In November 2017 The European Society of Human Reproduction and Embryology released a new set of guidelines which included recommendations for lifestyle modifications for RPL patients. Although RPL is a distinctly different disorder, there are similarities and many overlapping risk factors with RIF. Recommendations for RPL patients include smoking cessation because of its possible negative impact on live birth, and acheiving a healthy range BMI since obesity is associated with obstetric complications and lower chances of live birth. Stress has also been shown to be associated with RPL, but there is no evidence of a cause and effect relationship [2]. Evidence suggests that smoking, obesity, and high cortisol levels also play a role in implantation failure. Though more research needs to be conducted regarding the specific physiology behind these issues, lifestyle interventions such as assistance in quitting smoking, healthier diet and regular exercise, and emphasis on taking care of mental health may positively impact those suffering from RIF. These modifications require less invasive medical assistance and seem like an optimal first step in trying to change future implantation outcome in IVF treatment in couples struggling to get pregnant and have a successful delivery outcome. In addition, other behavioral changes may also be relevant to improve outcomes in these patients.

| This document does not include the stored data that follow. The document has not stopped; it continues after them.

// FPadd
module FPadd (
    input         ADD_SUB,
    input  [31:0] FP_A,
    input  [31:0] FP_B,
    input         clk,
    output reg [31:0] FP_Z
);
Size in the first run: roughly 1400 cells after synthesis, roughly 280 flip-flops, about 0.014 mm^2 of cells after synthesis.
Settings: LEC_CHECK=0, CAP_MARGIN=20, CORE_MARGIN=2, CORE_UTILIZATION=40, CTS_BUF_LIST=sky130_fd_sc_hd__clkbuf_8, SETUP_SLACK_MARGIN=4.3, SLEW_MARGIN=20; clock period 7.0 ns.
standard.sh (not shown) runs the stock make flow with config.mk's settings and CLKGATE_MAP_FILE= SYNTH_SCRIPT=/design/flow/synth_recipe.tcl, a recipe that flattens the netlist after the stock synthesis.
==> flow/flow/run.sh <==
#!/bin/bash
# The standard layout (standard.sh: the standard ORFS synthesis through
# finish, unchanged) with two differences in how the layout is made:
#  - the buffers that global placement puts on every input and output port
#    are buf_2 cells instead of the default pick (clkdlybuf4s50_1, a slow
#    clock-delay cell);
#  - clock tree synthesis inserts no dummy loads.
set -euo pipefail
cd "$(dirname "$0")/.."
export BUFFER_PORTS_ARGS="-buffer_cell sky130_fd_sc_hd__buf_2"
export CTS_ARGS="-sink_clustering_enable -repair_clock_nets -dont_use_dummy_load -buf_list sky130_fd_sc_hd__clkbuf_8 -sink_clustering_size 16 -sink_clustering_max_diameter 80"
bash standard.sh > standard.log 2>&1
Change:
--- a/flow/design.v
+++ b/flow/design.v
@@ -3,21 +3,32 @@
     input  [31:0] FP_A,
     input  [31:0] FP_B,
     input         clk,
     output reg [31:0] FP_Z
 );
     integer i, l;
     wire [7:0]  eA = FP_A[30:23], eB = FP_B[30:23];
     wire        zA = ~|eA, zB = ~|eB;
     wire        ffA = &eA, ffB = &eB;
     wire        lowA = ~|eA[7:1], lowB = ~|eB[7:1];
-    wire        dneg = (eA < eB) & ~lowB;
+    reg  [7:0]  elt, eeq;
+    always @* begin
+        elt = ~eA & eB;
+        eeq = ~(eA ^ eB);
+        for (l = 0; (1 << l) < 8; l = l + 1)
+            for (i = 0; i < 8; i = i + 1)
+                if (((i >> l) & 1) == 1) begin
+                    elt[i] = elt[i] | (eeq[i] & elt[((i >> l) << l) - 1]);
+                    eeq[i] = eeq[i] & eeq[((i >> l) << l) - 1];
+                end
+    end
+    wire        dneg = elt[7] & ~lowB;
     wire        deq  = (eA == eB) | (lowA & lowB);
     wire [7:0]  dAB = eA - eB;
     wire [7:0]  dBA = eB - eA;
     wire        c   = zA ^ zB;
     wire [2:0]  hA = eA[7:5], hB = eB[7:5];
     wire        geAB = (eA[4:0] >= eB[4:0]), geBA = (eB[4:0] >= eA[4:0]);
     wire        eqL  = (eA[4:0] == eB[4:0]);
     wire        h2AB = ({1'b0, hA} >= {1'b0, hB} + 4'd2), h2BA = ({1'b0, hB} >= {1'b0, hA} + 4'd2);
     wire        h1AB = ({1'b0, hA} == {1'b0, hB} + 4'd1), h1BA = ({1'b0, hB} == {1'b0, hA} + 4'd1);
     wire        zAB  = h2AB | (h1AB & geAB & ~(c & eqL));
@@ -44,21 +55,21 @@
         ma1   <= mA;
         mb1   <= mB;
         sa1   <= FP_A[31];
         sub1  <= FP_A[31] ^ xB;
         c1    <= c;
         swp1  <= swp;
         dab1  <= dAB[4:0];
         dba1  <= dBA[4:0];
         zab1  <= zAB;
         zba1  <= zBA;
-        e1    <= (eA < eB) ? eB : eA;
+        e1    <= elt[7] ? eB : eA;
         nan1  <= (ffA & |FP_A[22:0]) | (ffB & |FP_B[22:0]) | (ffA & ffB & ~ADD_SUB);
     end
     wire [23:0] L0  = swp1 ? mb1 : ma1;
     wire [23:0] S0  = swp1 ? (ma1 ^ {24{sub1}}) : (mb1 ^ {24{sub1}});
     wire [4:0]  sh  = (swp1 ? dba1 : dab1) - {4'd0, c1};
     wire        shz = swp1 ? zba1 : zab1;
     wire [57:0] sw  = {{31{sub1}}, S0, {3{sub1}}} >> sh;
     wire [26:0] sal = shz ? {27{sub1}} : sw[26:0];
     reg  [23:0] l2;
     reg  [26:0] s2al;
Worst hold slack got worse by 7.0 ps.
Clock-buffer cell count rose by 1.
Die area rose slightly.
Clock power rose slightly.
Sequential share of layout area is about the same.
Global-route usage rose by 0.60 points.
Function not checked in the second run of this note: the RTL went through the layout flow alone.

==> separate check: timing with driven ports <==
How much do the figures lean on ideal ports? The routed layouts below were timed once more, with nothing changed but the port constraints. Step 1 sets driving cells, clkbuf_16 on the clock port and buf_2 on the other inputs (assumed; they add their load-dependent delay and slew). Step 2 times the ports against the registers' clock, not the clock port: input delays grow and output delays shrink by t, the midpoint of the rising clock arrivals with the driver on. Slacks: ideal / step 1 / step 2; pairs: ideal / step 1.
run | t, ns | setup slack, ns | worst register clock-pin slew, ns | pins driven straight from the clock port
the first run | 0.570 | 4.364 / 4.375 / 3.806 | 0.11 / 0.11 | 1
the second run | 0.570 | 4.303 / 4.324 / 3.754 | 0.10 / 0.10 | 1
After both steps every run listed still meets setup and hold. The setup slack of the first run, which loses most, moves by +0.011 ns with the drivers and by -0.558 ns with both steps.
Context: an optimization exercise on an open-source flow, tuned for small area and a short achievable clock period. The choices shown serve that exercise and are no tape-out recipe.
The RTL was checked by simulation tests, not by an equivalence proof against the original design.
The clock port is modelled as an ideal driver, which makes a skipped or thinned clock tree look cheaper than it is; a real chip needs a root buffer or a tree.

Design CLA_64_4, start of the top module:
module CLA_64_4 (   input  [63:0] a_inp,
                    input  [63:0] b_inp,
                    output reg [63:0] s_out,
                    output reg        c_out,
                    input         clock,
                    input         reset);
reg  [2:0] u0;
wire [2:0] n0 = {1'b0, a_inp[1:0]} + {1'b0, b_inp[1:0]};
reg  [2:0] u1;
wire [2:0] n1 = {1'b0, a_inp[3:2]} + {1'b0, b_inp[3:2]};
reg  [2:0] u2;
wire [2:0] n2 = {1'b0, a_inp[5:4]} + {1'b0, b_inp[5:4]};
reg  [2:0] u3;
wire [2:0] n3 = {1'b0, a_inp[7:6]} + {1'b0, b_inp[7:6]};
reg  [2:0] u4;
wire [2:0] n4 = {1'b0, a_inp[9:8]} + {1'b0, b_inp[9:8]};
reg  [2:0] u5;
wire [2:0] n5 = {1'b0, a_inp[11:10]} + {1'b0, b_inp[11:10]};
reg  [2:0] u6;
wire [2:0] n6 = {1'b0, a_inp[13:12]} + {1'b0, b_inp[13:12]};
reg  [2:0] u7;
wire [2:0] n7 = {1'b0, a_inp[15:14]} + {1'b0, b_inp[15:14]};
reg  [2:0] u8;
wire [2:0] n8 = {1'b0, a_inp[17:16]} + {1'b0, b_inp[17:16]};
reg  [2:0] u9;
  ...
Size: about 390 cells after synthesis, ~160 flip-flops, roughly 200 I/O pins.
clock: 9.0 ns
lec_check: 0
cap_margin: 20
core_margin: 2
core_utilization: 65
place_density: 0.7
slew_margin: 20
tns_end_percent: 0
buffer_ports_args: -buffer_cell sky130_fd_sc_hd__buf_1
pre_cts_tcl: /design/flow/flow/cts_manual.tcl
manual_cts_nleaf: 8
manual_cts_nl1: 4
manual_cts_leaf: sky130_fd_sc_hd__inv_12
manual_cts_l1: sky130_fd_sc_hd__inv_4
setup_slack_margin: 6.5
standard.sh (not shown) runs the stock make flow with config.mk's settings and CLKGATE_MAP_FILE= SYNTH_SCRIPT=/design/flow/synth_recipe.tcl, a recipe that flattens the netlist after the stock synthesis.
==> flow/flow/run.sh <==
#!/bin/bash
set -e
cat >> config.mk <<CFG
export BUFFER_PORTS_ARGS = -buffer_cell sky130_fd_sc_hd__buf_1
export PRE_CTS_TCL = $PWD/flow/cts_manual.tcl
export MANUAL_CTS_NLEAF = 8
export MANUAL_CTS_NL1 = 4
export MANUAL_CTS_LEAF = sky130_fd_sc_hd__inv_12
export MANUAL_CTS_L1 = sky130_fd_sc_hd__inv_4
export SETUP_SLACK_MARGIN = 6.5
CFG
bash standard.sh > standard.log 2>&1
==> flow/flow/cts_manual.tcl <==
# Pre-CTS hook: a small, balanced clock tree built by hand.
# The flip-flops are split by balanced k-means on their placed locations
# into NLEAF groups; each group gets a leaf clock buffer at its centre. The
# leaf buffers are split the same way into NL1 groups, each driven by one
# first-level buffer, and the first-level buffers are driven by the clock
# port (NL1 = 0: the leaves hang on the port). Every flip-flop sits behind
# the same number of buffers, so all of them get the same clock latency up
# to wire and load differences. The standard clock_tree_synthesis call that
# follows in cts.tcl is turned into a no-op. The buffers may be inverters
# (both levels then, so the flip-flops see the clock's own polarity).

# balanced k-means: items are {obj x y}; returns the group index of each item
proc mcts_cluster {items k} {
  set n [llength $items]
  set sorted [lsort -integer -index 1 $items]
  set centres {}
  for {set g 0} {$g < $k} {incr g} {
    set lo [expr {$g * $n / $k}]
    set hi [expr {($g + 1) * $n / $k - 1}]
    set ax 0; set ay 0
    foreach s [lrange $sorted $lo $hi] { incr ax [lindex $s 1]; incr ay [lindex $s 2] }
    set m [expr {max(1, $hi - $lo + 1)}]
    lappend centres [list [expr {$ax / $m}] [expr {$ay / $m}]]
  }
  set cap [expr {($n + $k - 1) / $k}]
  for {set iter 0} {$iter < 40} {incr iter} {
    set pairs {}
    set i 0
    foreach s $items {
      for {set g 0} {$g < $k} {incr g} {
        set c [lindex $centres $g]
        set dx [expr {[lindex $s 1] - [lindex $c 0]}]
        set dy [expr {[lindex $s 2] - [lindex $c 1]}]
        lappend pairs [list [expr {$dx * $dx + $dy * $dy}] $i $g]
      }
      incr i
    }
    set pairs [lsort -integer -index 0 $pairs]
    array unset asg
    for {set g 0} {$g < $k} {incr g} { set cnt($g) 0; set sx($g) 0; set sy($g) 0 }
    foreach p $pairs {
      lassign $p d i g
      if {[info exists asg($i)] || $cnt($g) >= $cap} continue
      set asg($i) $g
      incr cnt($g)
    }
    for {set i 0} {$i < $n} {incr i} {
      incr sx($asg($i)) [lindex [lindex $items $i] 1]
      incr sy($asg($i)) [lindex [lindex $items $i] 2]
    }
    set centres {}
    for {set g 0} {$g < $k} {incr g} {
      lappend centres [list [expr {$sx($g) / max(1, $cnt($g))}] [expr {$sy($g) / max(1, $cnt($g))}]]
    }
  }
  set out {}
  for {set i 0} {$i < $n} {incr i} { lappend out $asg($i) }
  return [list $out $centres]
}

proc mcts_centre {iterm} {
  set bb [[$iterm getInst] getBBox]
  return [list $iterm [expr {([$bb xMin] + [$bb xMax]) / 2}] [expr {([$bb yMin] + [$bb yMax]) / 2}]]
}

# one buffer per group: moves each group's sinks onto a new net driven by
# the buffer; returns the buffers' input pins as items
proc mcts_level {block master items k name driver_net} {
  lassign [mcts_cluster $items $k] asg centres
  set outs {}
  for {set g 0} {$g < $k} {incr g} {
    set inst [odb::dbInst_create $block $master "${name}_$g"]
    set net [odb::dbNet_create $block "${name}_net_$g"]
    $net setSigType CLOCK
    set opin X
    if {[$master findMTerm Y] ne "NULL"} { set opin Y }
    [$inst findITerm $opin] connect $net
    [$inst findITerm A] connect $driver_net
    lassign [lindex $centres $g] cx cy
    $inst setLocation [expr {$cx - [$master getWidth] / 2}] [expr {$cy - [$master getHeight] / 2}]
    $inst setPlacementStatus PLACED
    set bnet($g) $net
    set cnt($g) 0
    lappend outs [mcts_centre [$inst findITerm A]]
  }
  set i 0
  foreach s $items {
    set it [lindex $s 0]
    $it disconnect
    $it connect $bnet([lindex $asg $i])
    incr cnt([lindex $asg $i])
    incr i
  }
  for {set g 0} {$g < $k} {incr g} { puts "manual cts: $name $g drives $cnt($g) pins near [lindex $centres $g]" }
  return $outs
}

proc manual_cts {} {
  set nleaf 8
  set nl1 2
  set leafcell sky130_fd_sc_hd__clkbuf_16
  set l1cell sky130_fd_sc_hd__clkbuf_16
  if {[info exists ::env(MANUAL_CTS_NLEAF)]} { set nleaf $::env(MANUAL_CTS_NLEAF) }
  if {[info exists ::env(MANUAL_CTS_NL1)]} { set nl1 $::env(MANUAL_CTS_NL1) }
  if {[info exists ::env(MANUAL_CTS_LEAF)]} { set leafcell $::env(MANUAL_CTS_LEAF) }
  if {[info exists ::env(MANUAL_CTS_L1)]} { set l1cell $::env(MANUAL_CTS_L1) }
  set db [ord::get_db]
  set block [ord::get_db_block]
  set clk_net [$block findNet clock]
  set sinks {}
  foreach it [$clk_net getITerms] { lappend sinks [mcts_centre $it] }
  puts "manual cts: [llength $sinks] clock sinks, $nleaf leaf buffers, $nl1 first-level buffers"
  set leaves [mcts_level $block [$db findMaster $leafcell] $sinks $nleaf clkbuf_leaf $clk_net]
  if {$nl1 > 0} {
    mcts_level $block [$db findMaster $l1cell] $leaves $nl1 clkbuf_l1 $clk_net
  }
}
manual_cts

set_propagated_clock [all_clocks]
# cts.tcl next calls repair_clock_inverters, which would clone the tree's
# inverters per load, and then clock_tree_synthesis; the tree is complete,
# so both are skipped.
rename repair_clock_inverters orig_repair_clock_inverters
proc repair_clock_inverters {args} { puts "manual cts: repair_clock_inverters skipped" }
rename clock_tree_synthesis orig_clock_tree_synthesis
proc clock_tree_synthesis {args} { puts "manual cts: clock_tree_synthesis skipped" }

# The port buffers are all made from one cell by buffer_ports; the output
# ports' buffers may be swapped to another (PORT_OUT_BUF).
if {[info exists ::env(PORT_OUT_BUF)]} {
  set m [[ord::get_db] findMaster $::env(PORT_OUT_BUF)]
  set k 0
  foreach bt [[ord::get_db_block] getBTerms] {
    if {[$bt getIoType] ne "OUTPUT"} continue
    set drv [[$bt getNet] getFirstOutput]
    if {$drv eq "NULL"} continue
    [$drv getInst] swapMaster $m
    incr k
  }
  puts "port buffers: $k output port drivers made $::env(PORT_OUT_BUF)"
}
The baseline ran to the end with no violations.
Then changed:
CORE_UTILIZATION = 55   (was 65)
PLACE_DENSITY = not set   (was 0.7)
Result: The new run produced a clean layout; critical path depth is unchanged; worst setup slack is better by 0.012 ns; routed wire length went down by 1.9%.
Then changed:
==> flow/flow/run.sh (replaced) <==
#!/bin/bash
set -e
cat >> config.mk <<CFG
export BUFFER_PORTS_ARGS = -buffer_cell sky130_fd_sc_hd__buf_2
export PRE_CTS_TCL = $PWD/flow/cts_manual.tcl
export MANUAL_CTS_NLEAF = 8
export MANUAL_CTS_NL1 = 4
export MANUAL_CTS_LEAF = sky130_fd_sc_hd__inv_12
export MANUAL_CTS_L1 = sky130_fd_sc_hd__inv_4
export SETUP_SLACK_MARGIN = 6.35
CFG
bash standard.sh > standard.log 2>&1
--- a/flow/flow/cts_manual.tcl
+++ b/flow/flow/cts_manual.tcl
@@ -126,17 +126,2 @@
 rename clock_tree_synthesis orig_clock_tree_synthesis
 proc clock_tree_synthesis {args} { puts "manual cts: clock_tree_synthesis skipped" }
-
-# The port buffers are all made from one cell by buffer_ports; the output
-# ports' buffers may be swapped to another (PORT_OUT_BUF).
-if {[info exists ::env(PORT_OUT_BUF)]} {
-  set m [[ord::get_db] findMaster $::env(PORT_OUT_BUF)]
-  set k 0
-  foreach bt [[ord::get_db_block] getBTerms] {
-    if {[$bt getIoType] ne "OUTPUT"} continue
-    set drv [[$bt getNet] getFirstOutput]
-    if {$drv eq "NULL"} continue
-    [$drv getInst] swapMaster $m
-    incr k
-  }
-  puts "port buffers: $k output port drivers made $::env(PORT_OUT_BUF)"
-}
BUFFER_PORTS_ARGS = -buffer_cell sky130_fd_sc_hd__buf_2   (was -buffer_cell sky130_fd_sc_hd__buf_1)
CORE_UTILIZATION = 40   (was 55)
SETUP_SLACK_MARGIN = 6.35   (was 6.5)
TNS_END_PERCENT = not set   (was 0)
What happened: Fmax hardly moves. Core utilization falls by 17 points. Worst setup slack gains 0.0059 ns.
Then changed:
==> flow/flow/run.sh (replaced) <==
#!/bin/bash
set -e
cat >> config.mk <<CFG
export BUFFER_PORTS_ARGS = -buffer_cell sky130_fd_sc_hd__buf_1
export PRE_CTS_TCL = $PWD/flow/cts_manual.tcl
export MANUAL_CTS_NLEAF = 8
export MANUAL_CTS_NL1 = 4
export MANUAL_CTS_LEAF = sky130_fd_sc_hd__inv_12
export MANUAL_CTS_L1 = sky130_fd_sc_hd__inv_4
export SETUP_SLACK_MARGIN = 6.5
CFG
bash standard.sh > standard.log 2>&1
--- a/flow/flow/cts_manual.tcl
+++ b/flow/flow/cts_manual.tcl
@@ -126,2 +126,17 @@
 rename clock_tree_synthesis orig_clock_tree_synthesis
 proc clock_tree_synthesis {args} { puts "manual cts: clock_tree_synthesis skipped" }
+
+# The port buffers are all made from one cell by buffer_ports; the output
+# ports' buffers may be swapped to another (PORT_OUT_BUF).
+if {[info exists ::env(PORT_OUT_BUF)]} {
+  set m [[ord::get_db] findMaster $::env(PORT_OUT_BUF)]
+  set k 0
+  foreach bt [[ord::get_db_block] getBTerms] {
+    if {[$bt getIoType] ne "OUTPUT"} continue
+    set drv [[$bt getNet] getFirstOutput]
+    if {$drv eq "NULL"} continue
+    [$drv getInst] swapMaster $m
+    incr k
+  }
+  puts "port buffers: $k output port drivers made $::env(PORT_OUT_BUF)"
+}
BUFFER_PORTS_ARGS = -buffer_cell sky130_fd_sc_hd__buf_1   (was -buffer_cell sky130_fd_sc_hd__buf_2)
CORE_UTILIZATION = 60   (was 40)
SETUP_SLACK_MARGIN = 6.5   (was 6.35)
TNS_END_PERCENT = 0   (was not set)
Outcome:
- hold slack hardly moves
- setup slack is better by 0.012 ns
- die area went down by a quarter to a third
No run of this note takes its clock network from TritonCTS; it comes from the design's own scripts or RTL.

port drivers added, routing unchanged:
The flow's constraints put no driver on any port. The routed layouts listed below were extracted and timed again, unchanged, in two steps.
Step 1 sets driving cells, clkbuf_16 on the clock port and buf_2 on the other inputs (assumed; they add their load-dependent delay and slew).
Step 2 also shifts input and output timing later by t, the mid clock arrival at the registers, as if the neighbouring blocks saw the same clock.
Slacks: ideal / step 1 / step 2; pairs: ideal / step 1.
run | shift t [ns] | setup slack, ns | worst setup path after step 2 | clock arrival spread, ns
the first run | 0.237 | 6.465 / 6.430 / 6.295 | input to register | 0.010 / 0.011
the second run | 0.251 | 6.477 / 6.414 / 6.301 | input to register | 0.020 / 0.019
the third run | 0.244 | 6.483 / 6.414 / 6.310 | input to register | 0.015 / 0.014
the fourth run | 0.240 | 6.494 / 6.426 / 6.324 | input to register | 0.013 / 0.013
After both steps every run listed still meets setup and hold. The setup slack of the second run, which loses most, moves by -0.063 ns with the drivers and by -0.176 ns with both steps.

A groundbreaking study published by Tamar Ben-Shaanan et al. in 2016 has led us to consider a completely new direction for RIF treatment intervention in addition to the previously mentioned therapies. It has long been suggested that the placebo effect has an association with activation of the reward system, yet the mechanism has not been known. This group demonstrated in a mouse model that the ventral tegmental area, one of the major components of the brain’s reward system and a dynamic player in the placebo response, when activated by positive experience, led to activation of the immune system. Both the innate and adaptive immune system were activated in response to exposure and re-exposure to Escherichia coli Bacteria. There was increased macrophage activity, decreased bacterial load, and greater lymphocyte response [112]. Since many etiologies of RIF are related to the immune system’s function, it seems that this could very well be applied to RIF patients. It may be a great first step in a new protocol for IVF patients to focus on creating an environment that would lead to activation of this reward system in couples suffering from RIF. Encouraging the patients to engage in activities that create enjoyment, and establishing a positive environment could be the first step in protocol for treating RIF patients. This intervention is relatively simple in that it does not involve medications or any invasive procedures. It can be done in the comfort of the patient’s familial and social circle, and on the patient’s own time. For each patient a positive activity or setting might mean something different, like spending 3 days meeting with friends each week, eating out in a nice restaurant once a week, making specific time for creative activity, or watching a comedy film a few times a week. This type of therapy can easily be tailored to each patient depending on personal hobbies and interests. This concept might be a great starting point for future studies in RIF treatment, and even now might be a great first step in protocol for evaluating and treating patients suffering from RIF.